Make specific parameters disappear in state_dict

Julian_Buchel · April 6, 2022, 4:00pm

I have written a custom convolutional layer that has a Linear layer as a member. However, the Linear layer’s weights are just a .view of the weights of the convolutional layer.

class Conv2d(AISBase):
   
    def __init__(
        self,
        in_channels : int,
        out_channels : int,
        kernel_size : _size_2int,
        stride : _size_2int = 1,
        padding : Union[str, _size_2int] = 0,
        dilation : _size_2int = 1,
        groups : int = 1,
        bias : bool = False,
        device = None,
        dtype = None,
    ):
       
        super(Conv2d, self).__init__()
        
        # ... standard stuff here
        self.weight = Parameter(
            torch.empty((out_channels, in_channels, *self.kernel_size), **factory_kwargs)
        )
        if bias:
            self.bias = Parameter(torch.empty(out_channels, **factory_kwargs))
        else:
            self.register_parameter('bias', None)
        # ... more stuff
        self.reset_parameters()

        n_rows = self.kernel_size[0] * self.kernel_size[1] * in_channels
        n_cols = out_channels
        self.linear = Linear(
            in_features=n_rows,
            out_features=n_cols,
            bias=bias,
            device=device,
            dtype=dtype
        )
        # Link the parameters of the conv layer with the one of the linear through a view
        self.linear.weight = Parameter(self.weight.view(self.weight.size(0),-1))
        self.linear.bias = None if not bias else Parameter(self.bias.view(-1))

Viewing the network from outside, this linear layer should not be visible. Therefore, it should not appear when I look at the state_dict of the model. However, I have to use the Linear class and for that the weight has to be a Parameter.
I also want to be able to use a state_dict in load_state_dict that does not have these linear parameters. If I now try to load one, PyTorch of course complains that the Parameters of the self.linear are not matched.

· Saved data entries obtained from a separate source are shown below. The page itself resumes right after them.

`config.mk`:
```
export PLATFORM = sky130hd
export DESIGN_NAME = wb_rr_bus_arbiter
export DESIGN_NICKNAME = d
export VERILOG_FILES = /design/src/rtl/wb_rr_bus_arbiter.sv
export SDC_FILE = /design/constraint.sdc
export NUM_CORES = 1
export LEC_CHECK = 0
export CELL_PAD_IN_SITES_DETAIL_PLACEMENT = 1
export CELL_PAD_IN_SITES_GLOBAL_PLACEMENT = 1
export CORE_AREA = 2 2 206 208
export CTS_CLUSTER_DIAMETER = 100
export DETAILED_ROUTE_END_ITERATION = 10
export DIE_AREA = 0 0 208 210
export GPL_ROUTABILITY_DRIVEN = 0
export PLACE_DENSITY = 0.69
export SETUP_SLACK_MARGIN = 0.05
export SLEW_MARGIN = 5
export SYNTH_ARGS = -nofsm -noshare
export SYNTH_HDL_FRONTEND = slang
export SYNTH_SLANG_ARGS = --single-unit
```
`constraint.sdc`:
```
create_clock -name clk -period 9 [get_ports clk]
set_input_delay 1.8 -clock clk [delete_from_list [all_inputs] [get_ports clk]]
set_output_delay 1.8 -clock clk [all_outputs]
set_load 0.02 [all_outputs]
```
`src/rtl/wb_rr_bus_arbiter.sv`:
```
// Round-robin shared-bus Wishbone interconnect: NUM_M masters onto one bus decoded
// to NUM_S slaves, with an unmapped-address error and a stall watchdog.
module wb_rr_bus_arbiter #(
    parameter int unsigned NUM_M = 3,
    parameter int unsigned NUM_S = 4,
    parameter int unsigned AW = 32,
    parameter int unsigned DW = 32,
    parameter int unsigned DEC_LSB = 8,
    parameter int unsigned DEC_W = 4,
    parameter logic [NUM_S*DEC_W-1:0] SLAVE_ID = {4'h4, 4'h3, 4'h1, 4'h5},
    parameter int unsigned TIMEOUT = 255
) (
    input  logic                    clk,
    input  logic                    rst,
    input  logic [NUM_M-1:0]        m_cyc_i,
    input  logic [NUM_M-1:0]        m_stb_i,
    input  logic [NUM_M-1:0]        m_we_i,
    input  logic [NUM_M*AW-1:0]     m_addr_i,
    input  logic [NUM_M*DW-1:0]     m_wdata_i,
    input  logic [NUM_M*DW/8-1:0]   m_sel_i,
    output logic [NUM_M*DW-1:0]     m_rdata_o,
    output logic [NUM_M-1:0]        m_ack_o,
    output logic [NUM_M-1:0]        m_err_o,
    output logic [NUM_S-1:0]        s_cyc_o,
    output logic [NUM_S-1:0]        s_stb_o,
    output logic                    s_we_o,
    output logic [AW-1:0]           s_addr_o,
    output logic [DW-1:0]           s_wdata_o,
    output logic [DW/8-1:0]         s_sel_o,
    input  logic [NUM_S*DW-1:0]     s_rdata_i,
    input  logic [NUM_S-1:0]        s_ack_i,
    output logic [NUM_M-1:0]        grant_o
);
    localparam int unsigned SW  = DW / 8;
    localparam int unsigned MIW = (NUM_M > 1) ? $clog2(NUM_M) : 1;
    localparam int unsigned SIW = (NUM_S > 1) ? $clog2(NUM_S) : 1;
    localparam int unsigned WDW = ($clog2(TIMEOUT) > 8) ? $clog2(TIMEOUT) : 8;
    localparam logic [WDW-1:0] WD_LAST  = WDW'(TIMEOUT - 1);
    localparam logic [MIW-1:0] LAST_RST = MIW'(NUM_M - 1);

    typedef enum logic {IDLE = 1'b0, OWN = 1'b1} state_e;

    state_e           state_q, state_d;
    logic [NUM_M-1:0] grant_q, grant_d;
    logic [MIW-1:0]   gidx_q, gidx_d;
    logic [MIW-1:0]   last_q, last_d;
    logic [WDW-1:0]   wdog_q, wdog_d;
    logic             err_pend_q, err_pend_d;
    logic             uerr_q, uerr_d;

    logic             own, g_cyc, g_stb, g_we;
    logic [AW-1:0]    g_addr;
    logic [DW-1:0]    g_wdata;
    logic [SW-1:0]    g_sel;
    logic [NUM_S-1:0] hit;
    logic             any_hit;
    logic [SIW-1:0]   sidx;
    logic             ack_sel, wd_fire, resp_err;
    logic             arb_found;
    logic [MIW-1:0]   arb_idx, cand;

    always_comb begin
        own     = (state_q == OWN);
        g_cyc   = own & m_cyc_i[gidx_q];
        g_stb   = g_cyc & m_stb_i[gidx_q];
        g_we    = m_we_i[gidx_q];
        g_addr  = m_addr_i[gidx_q*AW +: AW];
        g_wdata = m_wdata_i[gidx_q*DW +: DW];
        g_sel   = m_sel_i[gidx_q*SW +: SW];
    end

    // Lowest matching decode entry wins, so hit is always one-hot or zero.
    always_comb begin
        hit     = '0;
        any_hit = 1'b0;
        sidx    = '0;
        for (int k = 0; k < NUM_S; k++) begin
            if (!any_hit && g_addr[DEC_LSB +: DEC_W] == SLAVE_ID[k*DEC_W +: DEC_W]) begin
                hit[k]  = 1'b1;
                any_hit = 1'b1;
                sidx    = SIW'(k);
            end
        end
    end

    always_comb begin
        arb_found = 1'b0;
        arb_idx   = '0;
        cand      = '0;
        for (int i = 1; i <= NUM_M; i++) begin
            cand = MIW'((int'(last_q) + i) % NUM_M);
            if (!arb_found && m_cyc_i[cand]) begin
                arb_found = 1'b1;
                arb_idx   = cand;
            end
        end
    end

    // An ack in the timeout cycle takes precedence over the watchdog error.
    always_comb begin
        ack_sel  = g_cyc & any_hit & s_ack_i[sidx];
        wd_fire  = g_stb & any_hit & ~ack_sel & (wdog_q == WD_LAST);
        resp_err = ((uerr_q & g_cyc) | wd_fire) & ~ack_sel;
    end

    always_comb begin
        s_cyc_o   = g_cyc ? hit : '0;
        s_stb_o   = g_stb ? hit : '0;
        s_we_o    = own & g_we;
        s_addr_o  = own ? g_addr : '0;
        s_wdata_o = own ? g_wdata : '0;
        s_sel_o   = own ? g_sel : '0;
        m_ack_o   = ack_sel ? grant_q : '0;
        m_err_o   = resp_err ? grant_q : '0;
        m_rdata_o = '0;
        if (g_cyc && any_hit) begin
            m_rdata_o[gidx_q*DW +: DW] = s_rdata_i[sidx*DW +: DW];
        end
        grant_o   = grant_q;
    end

    always_comb begin
        state_d = state_q;
        grant_d = grant_q;
        gidx_d  = gidx_q;
        last_d  = last_q;
        case (state_q)
            IDLE: begin
                if (arb_found) begin
                    state_d          = OWN;
                    gidx_d           = arb_idx;
                    grant_d          = '0;
                    grant_d[arb_idx] = 1'b1;
                end
            end
            OWN: begin
                if (!g_cyc) begin
                    state_d = IDLE;
                    grant_d = '0;
                    last_d  = gidx_q;
                end
            end
            default: state_d = IDLE;
        endcase
        wdog_d     = (g_stb && any_hit && !ack_sel && wdog_q != WD_LAST) ? wdog_q + 1'b1 : '0;
        err_pend_d = g_stb & ~any_hit;
        uerr_d     = g_stb & ~any_hit & ~err_pend_q;
    end

    always_ff @(posedge clk or negedge rst) begin
        if (!rst) begin
            state_q    <= IDLE;
            grant_q    <= '0;
            gidx_q     <= '0;
            last_q     <= LAST_RST;
            wdog_q     <= '0;
            err_pend_q <= 1'b0;
            uerr_q     <= 1'b0;
        end else begin
            state_q    <= state_d;
            grant_q    <= grant_d;
            gidx_q     <= gidx_d;
            last_q     <= last_d;
            wdog_q     <= wdog_d;
            err_pend_q <= err_pend_d;
            uerr_q     <= uerr_d;
        end
    end
endmodule
```
==> out/metrics.cfg <==
[status]
status = finished clean

[pwr]
p_sw_w = 0.00118
intPower_w = 0.000978
power_density_nw_per_um2 = 191
vdd_drop_max_mv = 0.115
power_leakage_nw = 3.82
p_comb_frac = 0.883
clockPowerShare = 0.046
power_frac_seq = 0.071
finalPower_w = 0.00216
p_sw_frac = 0.548

[routing]
drtPass1Iterations = 7
drt_iter0_drc = 438
avgViaCountPerCell = 4.60
postRouteAntennaNets = 0
wire_per_inst_microns = 20.3
num_vias = 8395
drc = 0
routed_wl_mm = 37.0

[clock_network]
clkTransAtPathRegs_ns = 0.05
cts_setup_buffers = 0
cts_tree = built
hold_buffers = 0
clock_latency_ns = 0.25
h-tree-depth = 1
cts.path.max_buffers = 2
cts_resized = 0
cts_root_buffer = clkbuf_16
numCtsBuffers = 3
cts.sinks = 18

[flow_run]
cap_violations = 0

[logic_synthesis]
yosys_warnings = 0
yosys_most_used_dff = dfrtp_1
synthAdderAreaFrac = 0.0203
yosys.area.top_type_share = 0.176
synth_compound_area_frac = 0.330
synth_xor_area_frac = 0.0129
synth_top_cell_by_area = mux2i_1
synth-simple-area-share = 0.307
synth.avg_cell_area_sq_um = 6.67
synth-edff-count = 0
async_flop_share = 1.00
synth_top_family_by_area = compound AO/OA/AOI/OAI gates
synth_area_sq_um = 5420
synth_mux_area_frac = 0.178
synth_cell_type_count = 52
ys_seq_area_frac = 0.0834
ys_ff_latch = 18
synth_cells = 812
syn-num-nets = 1167
synth_area_leaders = mux2i_1, o21ai_0, and2_1, dfrtp_1, o211ai_1

[placement]
dp.cells = 1820
placed_cell_area_sq_um = 11200
dp_hpwl_mm = 30.1
portBuffers = 528

[worst_setup_path]
reg2regPathDepth = 5
cp_max_fo = 22
required_ns = 7.20
path_class = in -> out
end_kind = output port
crit_arrival_ns = 5.60
cp-start-kind = input port

[sta]
tns_ns = 0
worst_slew_pin_slew_ns = 1.09
clock.fmax_ghz = 0.135
min_period_ns = 7.40
finalHoldViolations = 0
finClkSkew_ns = 0.00133
setup_viol_count_final = 0
final_max_slew_viol_count = 0
min_period_over_period = 0.822
rsz0062_at_grt = no
slew-limit-headroom = 0.262

[final_layout]
final_area_sq_um = 11300
final_cells = 1824
fin_nets = 1641
final_cell_mix = clkdlybuf4s50_1, o21ai_0, mux2i_1
final_util = 0.272
nFillCells = 5067
drive_above_1_share = 0.0381
layout_commonest_cell = clkdlybuf4s50_1
antenna_cells = 0
area_growth_pct = 109

[global_routing]
grt_usage = 0.158
grt_pass1_wl_mm = 53.8
overflow = 0
grt_pass1_vias = 8782
grt_antenna_before_repair = 1
grt_max_degree = 77

[worst_hold_path]
holdPathStages = 1
hold_class = reg -> reg

[floorplanning]
fp.coreArea_sq_um = 41500
start_util = 0.131
fp.dieArea_sq_um = 43700
io_pins = 529
rows = 75
die_h_microns = 210
die_w_microns = 208

[per-layer routing]
metal	global-route usage	part of all wire
met5	0	0.00035
met4	0.0482	0.033
met3	0.0319	0.065
met2	0.282	0.49
met1	0.189	0.41
[final timing paths]
check	start	to	slack, ns
max	m_cyc_i[2]	m_rdata_o[0]	1.60
min	err_pend_q	uerr_q	0.41
max reg2reg	gidx_q[1]	wdog_q[3]	5.88
min reg2reg	err_pend_q	uerr_q	0.41
max in group asynchronous	rst	gidx_q[1]	6.34
min in group asynchronous	rst	grant_o[2]	2.04
[critical path: stages]
cell and delay, ns:
clkdlybuf4s50_1 0.57, mux2i_1 0.11, o2bb2ai_1 0.43, nand3_1 0.32, or3_1 0.45, buf_4 0.23
nand2b_1 0.51, o22ai_1 0.47, clkdlybuf4s50_1 0.67
[registers in the layout, summed over array words and instances (netlist names)]
signal / count
wdog_q: 8
grant_o: 3
last_q: 2
own: 1
err_pend_q: 1
uerr_q: 1
gidx_q: 2
[cell families after synthesis]
logic type / after synthesis
and+or+nand+nor: 323
AOI/OAI and AO/OA: 273
muxes: 96
buffers and inverters: 85
DFF: 18
adders and majority gates: 9
xor gates and xnor gates: 8
[metrics by stage]
step / hold WS [ns] / worst slack [ns]
final: 0.411 / 1.60
after global routing: 0.431 / 1.38
after CTS: 0.414 / 1.49
after detailed placement: 0.407 / 1.49
after global placement: 0.392 / 1.55
after floorplan: 0.387 / 3.48
[layout make-up]
class,instances,area [sq um],share of cell area
Inverter,7,26.3,0.00233
Tap cell,539,674,0.0597
Timing Repair Buffer,547,5440,0.482
Multi-Input combinational cell,709,4600,0.408
Sequential cell,18,458,0.0406
Clock buffer,4,88.8,0.00787
[cell usage after synthesis (2+ instances only)]
master     instances
o21ai_0          100
mux2i_1           95
nand2_1           86
and2_1            75
nor2_1            70
o211ai_1          52
clkbuf_1          51
a21oi_1           47
nand3b_1          40
o22ai_1           25
dfrtp_1           17
nand3_1           15
nor3_1            14
buf_2             13
o31ai_1           11
o22ai_2           10
o32ai_1           10
ha_1               8
buf_1              7
inv_1              7
nand4_1            6
xnor2_1            5
and3_1             4
buf_4              4
buf_6              3
nand2b_1           3
o2bb2ai_1          3
xor2_1             3
a2bb2o_1           2
a2bb2oi_4          2
o221ai_1           2
or3_1              2
[power groups by stage]
stage | Combinational, W | Sequential, W | Clock (W)
floorplan | 0.00115 | 0.000117 | 0
global placement | 0.00188 | 0.000156 | 0
detailed placement | 0.00191 | 0.000157 | 0
CTS | 0.00192 | 0.000156 | 0.000102
global route | 0.00206 | 0.000159 | 0.000106
finish | 0.00191 | 0.000154 | 0.0000985
Note: power is estimated with default switching activity, not from simulation.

Is there maybe a fancy way through hooks or smth. similar that solves my problem?

Julian_Buchel · April 7, 2022, 9:21am

Ok, this is resolved now. I added this to my Conv module:

def state_dict_hook(self, destination, prefix, local_metadata):
        prefixes_removed = [k for k in destination if "linear" in k]
        for p in prefixes_removed:
            destination.pop(p)
        return destination
self._register_state_dict_hook(state_dict_hook)

Maybe not the most elegant, but it works fine.